Stored data entries
-------

==> config.mk <==
export PLATFORM = sky130hd
export DESIGN_NAME = rst_pin_seq
export DESIGN_NICKNAME = d
export VERILOG_FILES = /design/src/rtl/rps_pkg.sv /design/src/rtl/rps_sync.sv /design/src/rtl/rps_timer.sv /design/src/rtl/rps_fsm.sv /design/src/rtl/rst_pin_seq.sv
export SDC_FILE = /design/constraint.sdc
export NUM_CORES = 1
export LEC_CHECK = 0
export ABC_CLOCK_PERIOD_IN_PS = 2200
export BUFFER_PORTS_ARGS = -buffer_cell sky130_fd_sc_hd__buf_4
export CAP_MARGIN = 25
export CORE_ASPECT_RATIO = 0.7
export CORE_MARGIN = 2
export CORE_UTILIZATION = 52
export DETAILED_ROUTE_END_ITERATION = 12
export PLACE_DENSITY = 0.74
export SETUP_SLACK_MARGIN = 0.3
export SLEW_MARGIN = 20
export SYNTH_ARGS = -nofsm -noshare
export SYNTH_HDL_FRONTEND = slang
export SYNTH_SLANG_ARGS = --single-unit
==> constraint.sdc <==
create_clock -name clk_i -period 2.2 [get_ports clk_i]
set_input_delay 0.11 -clock clk_i [delete_from_list [all_inputs] [get_ports clk_i]]
set_output_delay 0.11 -clock clk_i [all_outputs]
set_load 0.02 [all_outputs]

-------

(Assignment) Find the line that contains "export CAP_MARGIN = 25". Restate it and all lines after it exactly, ending with the final line of the data.

(Answer to this problem)
export CAP_MARGIN = 25
export CORE_ASPECT_RATIO = 0.7
export CORE_MARGIN = 2
export CORE_UTILIZATION = 52
export DETAILED_ROUTE_END_ITERATION = 12
export PLACE_DENSITY = 0.74
export SETUP_SLACK_MARGIN = 0.3
export SLEW_MARGIN = 20
export SYNTH_ARGS = -nofsm -noshare
export SYNTH_HDL_FRONTEND = slang
export SYNTH_SLANG_ARGS = --single-unit
==> constraint.sdc <==
create_clock -name clk_i -period 2.2 [get_ports clk_i]
set_input_delay 0.11 -clock clk_i [delete_from_list [all_inputs] [get_ports clk_i]]
set_output_delay 0.11 -clock clk_i [all_outputs]
set_load 0.02 [all_outputs]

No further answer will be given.